- [PROBLEM TO WORK ON]:
Exactly the lines from the beginning of the material to the line with "assign in_partial[i] = in" are to be repeated, both ends included.

┌─ DATA SUPPLIED

==> design.v <==
module positive_edge_detector(
	clk,
	in,
	out
);
input clk;
input in;
output reg out;
reg in_delay;
always @ (posedge clk)
begin
	in_delay <= in;
end
always @ (posedge clk)
begin
	out <= in & ~in_delay;
end
endmodule
module data_reg #(
        parameter APB_DW = 8
)
(
        clk,
        rst,
        i_load,
        i_data,
        o_data
);
input                           clk;
input                           rst;
input                           i_load;
input [APB_DW - 1 : 0]          i_data;
output reg [APB_DW - 1 : 0]     o_data;
always @ (posedge clk, negedge rst)
begin
        if (rst == 1'b0) begin
                o_data <= 0;
        end else
        begin
                if(i_load == 1'b1) begin
                        o_data <= i_data;
                end
        end
end
endmodule
module demux #(
        parameter RATIO = 4,
        parameter logRATIO = 2
)
( 
        i_load, 
        i_load_sel, 
        o_load
);
input                   i_load;
input   [logRATIO-1:0]  i_load_sel;
output  [RATIO-1:0]     o_load; 
genvar i;
generate 
        for (i = 0; i < RATIO; i = i + 1) begin : demux_out 
                assign o_load[i] = i_load_sel == i ? i_load : 1'b0;
        end
endgenerate
endmodule
module hwdata_mux #(
        parameter AHB_DW = 32,
        parameter APB_DW = 8,
        parameter RATIO = 4,
        parameter logRATIO = 2
)
(
        in,
        sel,
        out
);
input [AHB_DW - 1 : 0]          in;
input [logRATIO - 1 : 0]        sel;
output [APB_DW - 1 : 0]         out;
wire [APB_DW - 1 : 0] in_partial [RATIO - 1 : 0];
genvar i;
generate
        for (i = 0; i < RATIO; i = i + 1) begin : mux_inputs
                assign in_partial[i] = in [(i + 1)*APB_DW - 1 : i*APB_DW];
        end
endgenerate
assign out = in_partial[sel];
endmodule
module hrdata_reg  #(
        parameter AHB_DW = 32,
        parameter APB_DW = 8
) 
(
        clk,
        rst,
        i_PRDATA,
        i_load,
        o_HRDATA
);
localparam RATIO = AHB_DW / APB_DW;
input                   clk;
input                   rst;
input [APB_DW - 1 : 0]  i_PRDATA;
input [RATIO - 1 : 0]   i_load;
output [AHB_DW - 1 : 0] o_HRDATA;
genvar i;
generate
        for (i = 0; i < RATIO; i = i + 1) begin : regs
                data_reg #(
                        .APB_DW(APB_DW)
                )
                r_data (
                        .clk(clk),
                        .rst(rst),
                        .i_load(i_load[i]),
                        .i_data(i_PRDATA),
                        .o_data(o_HRDATA[((i+1)*APB_DW - 1): i*APB_DW])
                );
        end
endgenerate
endmodule
module fifo_memory #(
        parameter AHB_AW = 32,
        parameter AHB_DW = 32,
        parameter FIFO_SIZE = 8
)
(
        clk,
        rst_n,
        i_haddr,
        i_hwdata,
        i_hsize,
        o_haddr,
        o_hwdata,
        o_hsize,
        o_fifo_full,
        o_fifo_empty,
        i_write,
        i_read
);
localparam FIFO_WIDTH = AHB_AW + AHB_DW + 3;
localparam logSIZE = clog2(FIFO_SIZE);
input                   clk;
input                   rst_n;
input [AHB_AW - 1 : 0]  i_haddr;
input [AHB_DW - 1 : 0]  i_hwdata;
input [2 : 0]           i_hsize;
input                   i_write;
input                   i_read;
output [AHB_AW - 1 : 0] o_haddr;
output [AHB_DW - 1 : 0] o_hwdata;
output [2 : 0]          o_hsize;
output reg              o_fifo_full;
output reg              o_fifo_empty;
reg [logSIZE : 0]               r_ptr_r;                                 
reg [logSIZE : 0]               w_ptr_r;                                 
reg [AHB_AW - 1 : 0]            fifo_mem_haddr_r [FIFO_SIZE - 1 : 0];    
reg [AHB_DW - 1 : 0]            fifo_mem_hwdata_r [FIFO_SIZE - 1 : 0];   
reg [2 : 0]                     fifo_mem_hsize_r [FIFO_SIZE - 1 : 0];    
wire    fifo_we_w;               
wire    fifo_re_w;               
wire    fifo_msb_comp_w;         
wire    pointer_equal_w;         
function integer clog2 (input integer n); 
integer j; 
begin 
        if(n > 1) begin
                n = n - 1;
                for (j = 0; n > 0; j = j + 1)        
                        n = n >> 1;
                clog2 = j;
        end else
        begin
                clog2 = 1;
        end
end
endfunction
assign fifo_msb_comp_w = w_ptr_r[logSIZE] ^ r_ptr_r[logSIZE];
assign fifo_we_w = (~o_fifo_full) & i_write;
assign fifo_re_w = (~o_fifo_empty) & i_read;
assign pointer_equal_w = (w_ptr_r[logSIZE - 1 : 0] - r_ptr_r [logSIZE - 1 : 0]) ? 1'b0 : 1'b1;
always @ (*)
begin
        o_fifo_full = fifo_msb_comp_w & pointer_equal_w;
        o_fifo_empty = (~fifo_msb_comp_w) & pointer_equal_w;
end 
always @ (posedge clk)
begin
        if(fifo_we_w) begin
                fifo_mem_haddr_r[w_ptr_r[logSIZE - 1 : 0]] <= i_haddr;
                fifo_mem_hwdata_r[w_ptr_r[logSIZE - 1 : 0]] <= i_hwdata;
                fifo_mem_hsize_r[w_ptr_r[logSIZE - 1 : 0]] <= i_hsize;
        end
end
assign o_haddr = fifo_mem_haddr_r[r_ptr_r[logSIZE - 1 : 0]];
assign o_hwdata = fifo_mem_hwdata_r[r_ptr_r[logSIZE - 1 : 0]];
assign o_hsize = fifo_mem_hsize_r[r_ptr_r[logSIZE - 1 : 0]];
always @ (posedge clk, negedge rst_n)
begin
        if (rst_n == 1'b0) begin
                r_ptr_r <= 0;
        end else
        begin
                if(fifo_re_w) begin
                        r_ptr_r <= r_ptr_r + 1'b1;
                end
        end
end
always @ (posedge clk, negedge rst_n)
begin
        if (rst_n == 1'b0) begin
                w_ptr_r <= 0;
        end else
        begin
                if(fifo_we_w) begin
                        w_ptr_r <= w_ptr_r + 1'b1;
                end
        end
end
endmodule
module internal_logic #(
        parameter AHB_AW = 32,
        parameter AHB_DW = 32
)
(
        hclk,
        rst_n,
        i_haddr_read,
        i_haddr_write,
        i_hsize_read,
        i_hsize_write,
        i_hready,
        o_haddr,
        o_hsize,
        i_fifo_empty,
        i_read_transfer,
        o_start_transfer
);
input hclk;
input rst_n;
input [AHB_AW - 1 : 0]  i_haddr_read;
input [AHB_AW - 1 : 0]  i_haddr_write;
input [2:0]             i_hsize_read;
input [2:0]             i_hsize_write;
input                   i_hready;
output [AHB_AW - 1 : 0] o_haddr;
output [2:0]            o_hsize;
input                   i_fifo_empty;
input                   i_read_transfer;
output                  o_start_transfer;
wire                    w_start_read_transfer;
wire                    w_start_write_transfer;
wire                    w_fifo_not_empty_detector;
wire                    w_start_read_transfer_detector;
wire                    w_start_write_transfer_detector;
reg                     r_hready_delay;
assign o_haddr = i_fifo_empty ? i_haddr_read : i_haddr_write;
assign o_hsize = i_fifo_empty ? i_hsize_read : i_hsize_write;
assign w_start_read_transfer = i_read_transfer & i_fifo_empty;
assign w_start_write_transfer = (r_hready_delay & (~i_fifo_empty)) | w_fifo_not_empty_detector;
always @ (posedge hclk)
begin
        r_hready_delay <= i_hready;
end
assign o_start_transfer = w_start_read_transfer_detector | w_start_write_transfer_detector;  
positive_edge_detector START_READ_TRANSFER(
        .clk(hclk),
        .in(w_start_read_transfer),
        .out(w_start_read_transfer_detector)
);
positive_edge_detector START_WRITE_TRANSFER(
        .clk(hclk),
        .in(w_start_write_transfer),
        .out(w_start_write_transfer_detector)
);
positive_edge_detector FIFO_NOT_EMPTY_DETECTOR(
        .clk(hclk),
        .in(~i_fifo_empty),
        .out(w_fifo_not_empty_detector)
);
endmodule
module ahb
#(
	parameter AHB_AW = 32,
	parameter AHB_DW = 32,
        parameter APB_DW = 8
)
(
	HCLK,				 
	HRESETn,			 
	i_HADDR,			 
	o_HADDR,			 
	i_HWRITE,			 
	i_HSIZE,			 
	o_HSIZE,			 
	o_HREADY,			 
	i_HREADY,			 
	i_HSEL,			         
	o_start_read_transfer, 	         
        o_start_write_transfer,          
        i_fifo_full,                     
        i_fifo_empty,                    
	i_HRESP,			 
	o_HRESP,			 
	i_HRDATA,		         
	o_HRDATA			 
);
input                   HCLK;
input                   HRESETn;
input [(AHB_AW-1):0]    i_HADDR;
input [2:0]             i_HSIZE;
input                   i_HWRITE;
input                   i_HREADY;
input                   i_HSEL;
input [(AHB_DW-1):0]    i_HRDATA;
input                   i_HRESP;
input                   i_fifo_full;
input                   i_fifo_empty;
output reg [(AHB_AW-1):0] o_HADDR;
output reg [2:0] o_HSIZE;
output reg o_start_read_transfer;
output reg o_start_write_transfer;
output reg o_HREADY;
output reg[(AHB_DW-1):0] o_HRDATA;
output o_HRESP;
localparam [1:0]
AHB_IDLE = 2'b00,
AHB_READ = 2'b01,
AHB_WRITE = 2'b10;
reg [1:0] r_current_state;
reg [1:0] r_next_state;
always @ (posedge HCLK, negedge HRESETn)
begin
	if(HRESETn == 0) begin
		r_current_state <= AHB_IDLE;
	end else
	begin
		r_current_state <= r_next_state;
	end
end
always @ (*)
begin
	r_next_state = r_current_state;
	case(r_current_state)
		AHB_IDLE: begin
			if (i_HSEL == 1'b1) begin 
				if (i_HWRITE == 1'b1) begin
                                        r_next_state = AHB_WRITE;
                                end else
                                begin
                                        r_next_state = AHB_READ;
                                end
			end
                end
		AHB_READ: begin
			if(i_HREADY == 1'b1 && i_fifo_empty == 1'b1) begin
                                if (i_HSEL == 1'b1) begin
                                        if (i_HWRITE == 1'b1) begin
                                                r_next_state = AHB_WRITE;
                                        end
                                end else
                                begin
                                        r_next_state = AHB_IDLE;
                                end
			end
		end
                AHB_WRITE: begin
                        if (i_fifo_full == 1'b0) begin
                                if (i_HSEL == 1'b0) begin
                                        r_next_state = AHB_IDLE;
                                end else
                                begin
                                        if (i_HWRITE == 1'b0) begin
                                                r_next_state = AHB_READ;
                                        end
                                end
                        end
                end
		default: begin
			r_next_state = AHB_IDLE;
		end
	endcase
end
always @ (*)
begin
	case(r_current_state)
		AHB_IDLE: begin
			o_start_read_transfer = 1'b0;
			o_HREADY = 1'b1;
                        o_start_write_transfer = 1'b0;
		end
		AHB_READ: begin
			o_HREADY = 1'b0;
			o_start_read_transfer = 1'b1;
                        o_start_write_transfer = 1'b0;
		end
                AHB_WRITE: begin
                        o_start_read_transfer = 1'b0;
                        o_start_write_transfer = 1'b1;
                        if (i_fifo_full == 1'b1) begin
                                o_HREADY = 1'b0;
                        end else
                        begin
                                o_HREADY = 1'b1;
                        end
                end
		default: begin
			o_start_read_transfer = 1'b0;
			o_HREADY = 1'b1;
                        o_start_write_transfer = 1'b0;
		end
	endcase
end
always @ (posedge HCLK, negedge HRESETn)
begin
        if(HRESETn == 1'b0) begin
		o_HADDR <= 0;
		o_HSIZE <= 0;
	end else
	begin
                if (o_HREADY == 1'b1 && i_HSEL == 1'b1) begin
                        o_HADDR <= i_HADDR;
			o_HSIZE <= i_HSIZE;
                end
	end
end
assign o_HRESP = i_HRESP;
always @ (*)
begin
        if(o_HSIZE < APB_DW) begin
                case(APB_DW)
			16: begin
                                if (o_HADDR[0] == 1'b1) begin
                                        o_HRDATA = {i_HRDATA[7:0],i_HRDATA[AHB_DW - 1 : 8]};
                                end else
                                begin
                                        o_HRDATA = i_HRDATA;
                                end
                        end
                        32: begin
                                case (o_HADDR[1:0])
                                        2'b00: begin
                                                o_HRDATA = i_HRDATA;
                                        end
                                        2'b01: begin
                                                o_HRDATA = {i_HRDATA[7:0],i_HRDATA[AHB_DW - 1 : 8]};
                                        end
                                        2'b10: begin
                                                o_HRDATA = {i_HRDATA[15:0],i_HRDATA[AHB_DW - 1 : 16]};
                                        end
                                        2'b11: begin
                                                o_HRDATA = {i_HRDATA[23:0],i_HRDATA[AHB_DW - 1 : 24]};
                                        end
                                        default: begin
                                                o_HRDATA = i_HADDR;
                                        end
                                endcase
                        end
                        default: begin
                                o_HRDATA = i_HRDATA;
                        end
                endcase
        end else
        begin
                o_HRDATA = i_HRDATA;
        end
end
endmodule
module apb
#(
        parameter AHB_AW = 32,
        parameter APB_AW = 32,
        parameter AHB_DW = 32,
        parameter APB_DW = 8
)
(
        PCLK,                    
        PRESETn,                 
        i_HADDR,                 
        i_HSIZE,                 
        i_HWDATA,                
        o_HRESP,                 
        o_HREADY,                
        i_start_transfer,        
        o_load,                  
        i_fifo_empty,            
        o_PADDR,                 
        o_PSEL,                  
        o_PENABLE,               
        o_PWRITE,                
        o_PWDATA,                
        i_PREADY,                
        i_PSLVERR                
);
localparam APB_DW_B = APB_DW / 8;        
localparam RATIO = AHB_DW / APB_DW;      
localparam logRATIO = clog2(RATIO);       
input [(AHB_AW-1):0]    i_HADDR;
input [2:0]             i_HSIZE;
input [AHB_DW - 1 : 0]  i_HWDATA;
input                   i_start_transfer;
output [RATIO - 1 : 0]  o_load;
input                   i_fifo_empty;
output o_HREADY;
output o_HRESP;
input PCLK;
input PRESETn;
input i_PREADY;
input i_PSLVERR;
output reg[(APB_AW-1):0] o_PADDR;
output reg o_PWRITE;
output reg o_PSEL;
output reg o_PENABLE;
output [(APB_DW - 1) : 0] o_PWDATA;
reg [7:0] r_cnt;
reg [7:0] r_hsize_byte_decoded;
reg [(logRATIO - 1):0] r_load_sel;
reg hready;
localparam [1:0]
APB_IDLE = 2'b00,
APB_SETUP = 2'b01,
APB_ACCESS = 2'b10;
reg [1:0] r_current_state;
reg [1:0] r_next_state;
function integer clog2 (input integer n); 
integer j; 
begin 
        if(n > 1) begin
                n = n - 1;
                for (j = 0; n > 0; j = j + 1)        
                        n = n >> 1;
                clog2 = j;
        end else
        begin
                clog2 = 1;
        end
end
endfunction
always @ (posedge PCLK, negedge PRESETn)
begin
        if(PRESETn == 0) begin
                r_current_state <= APB_IDLE;
        end else
        begin
                r_current_state <= r_next_state;
        end
end
always @ (*)
begin
        r_next_state = r_current_state;
        case(r_current_state)
                APB_IDLE: begin
                        if(i_start_transfer == 1'b1) begin
                                r_next_state = APB_SETUP;
                        end
                end
                APB_SETUP: begin
                        r_next_state = APB_ACCESS;
                end
                APB_ACCESS: begin
                        if(i_PREADY == 1'b1) begin
                                if(r_cnt == 0) begin
                                        r_next_state = APB_IDLE;
                                end else
                                begin
                                        r_next_state = APB_SETUP;
                                end
                        end
                end
                default: begin
                r_next_state = APB_IDLE;
                end
        endcase
end
always @ (*)
begin
        case(r_current_state)
                APB_IDLE: begin
                        hready = 1'b1;
                        o_PSEL = 1'b0;
                        o_PENABLE = 1'b0;
                end
                APB_SETUP: begin
                        hready = 1'b0;
                        o_PSEL = 1'b1;
                        o_PENABLE = 1'b0;
                end
                APB_ACCESS: begin
                        hready = 1'b0;
                        o_PSEL = 1'b1;
                        o_PENABLE = 1'b1;
                end
                default: begin
                        hready = 1'b1;
                        o_PSEL = 1'b0;
                        o_PENABLE = 1'b0;
                end
        endcase
end
always @ (*)
begin
        case(i_HSIZE)
                3'b000: begin
                        r_hsize_byte_decoded = 1;
                end
                3'b001: begin
                        r_hsize_byte_decoded = 2;
                end
                3'b010: begin
                        r_hsize_byte_decoded = 4;
                end
                3'b011: begin
                        r_hsize_byte_decoded = 8;
                end
                3'b100: begin
                        r_hsize_byte_decoded = 16;
                end
                3'b101: begin
                        r_hsize_byte_decoded = 32;
                end
                3'b110: begin
                        r_hsize_byte_decoded = 64;
                end
                3'b111: begin
                        r_hsize_byte_decoded = 128;
                end
                default: begin
                        r_hsize_byte_decoded = 4;
                end
        endcase
end
always @ (posedge PCLK, negedge PRESETn)
begin
        if(PRESETn == 1'b0) begin
                r_cnt <= 0;
                r_load_sel <= 0;
        end else
        begin
                case(r_current_state) 
                        APB_IDLE: begin
                                r_load_sel <= 0;
                                if(r_hsize_byte_decoded > APB_DW_B) begin
                                        r_cnt <= r_hsize_byte_decoded;
                                end else
                                begin
                                        r_cnt <= APB_DW_B;
                                end
                        end
                        APB_SETUP: begin
                                r_cnt <= r_cnt - APB_DW_B;
                        end
                        APB_ACCESS: begin
                                if (i_PREADY == 1'b1 && r_cnt > 0) begin
                                        r_load_sel <= r_load_sel + 1'b1;
                                end
                        end
                endcase
        end
end
always @ (posedge PCLK)
begin
        if (i_fifo_empty == 1'b1) begin
                o_PWRITE <= 1'b0;
        end else
        begin
                o_PWRITE <= 1'b1;
        end
end
always @ (posedge PCLK, negedge PRESETn)
begin
        if(PRESETn == 1'b0) begin
                o_PADDR <= 0;
        end else
        begin
                case(r_current_state)
                        APB_IDLE: begin
                                o_PADDR <= i_HADDR;  
                                case (APB_DW_B)
                                        2: begin
                                                o_PADDR [0] <= 1'b0;
                                        end
                                        4: begin
                                                o_PADDR [1:0] <= 2'b0;
                                        end
                                endcase
                        end
                        APB_ACCESS: begin
                                if (i_PREADY == 1'b1) begin
                                        o_PADDR <= o_PADDR + APB_DW_B;
                                end
                        end
                endcase
        end
end
assign o_HRESP = i_PSLVERR;
generate
        if(RATIO > 1) begin
                hwdata_mux #(
                        .AHB_DW(AHB_DW),
                        .APB_DW(APB_DW),
                        .RATIO(RATIO),
                        .logRATIO(logRATIO)
                )
                HWDATA_MUX(
                        .in(i_HWDATA),
                        .sel(r_load_sel),
                        .out(o_PWDATA)
                );
        end else
        begin
                assign o_PWDATA = i_HWDATA;
        end
endgenerate
demux #(
        .RATIO(RATIO),
        .logRATIO(logRATIO)
)
load_demux(
        .i_load(i_PREADY),
        .i_load_sel(r_load_sel),
        .o_load(o_load)
);
positive_edge_detector hready_detector(
        .clk(PCLK),
        .in(hready),
        .out(o_HREADY)
);
endmodule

└─

- [ANSWER TO THE PROBLEM]:
==> design.v <==
module positive_edge_detector(
	clk,
	in,
	out
);
input clk;
input in;
output reg out;
reg in_delay;
always @ (posedge clk)
begin
	in_delay <= in;
end
always @ (posedge clk)
begin
	out <= in & ~in_delay;
end
endmodule
module data_reg #(
        parameter APB_DW = 8
)
(
        clk,
        rst,
        i_load,
        i_data,
        o_data
);
input                           clk;
input                           rst;
input                           i_load;
input [APB_DW - 1 : 0]          i_data;
output reg [APB_DW - 1 : 0]     o_data;
always @ (posedge clk, negedge rst)
begin
        if (rst == 1'b0) begin
                o_data <= 0;
        end else
        begin
                if(i_load == 1'b1) begin
                        o_data <= i_data;
                end
        end
end
endmodule
module demux #(
        parameter RATIO = 4,
        parameter logRATIO = 2
)
( 
        i_load, 
        i_load_sel, 
        o_load
);
input                   i_load;
input   [logRATIO-1:0]  i_load_sel;
output  [RATIO-1:0]     o_load; 
genvar i;
generate 
        for (i = 0; i < RATIO; i = i + 1) begin : demux_out 
                assign o_load[i] = i_load_sel == i ? i_load : 1'b0;
        end
endgenerate
endmodule
module hwdata_mux #(
        parameter AHB_DW = 32,
        parameter APB_DW = 8,
        parameter RATIO = 4,
        parameter logRATIO = 2
)
(
        in,
        sel,
        out
);
input [AHB_DW - 1 : 0]          in;
input [logRATIO - 1 : 0]        sel;
output [APB_DW - 1 : 0]         out;
wire [APB_DW - 1 : 0] in_partial [RATIO - 1 : 0];
genvar i;
generate
        for (i = 0; i < RATIO; i = i + 1) begin : mux_inputs
                assign in_partial[i] = in [(i + 1)*APB_DW - 1 : i*APB_DW];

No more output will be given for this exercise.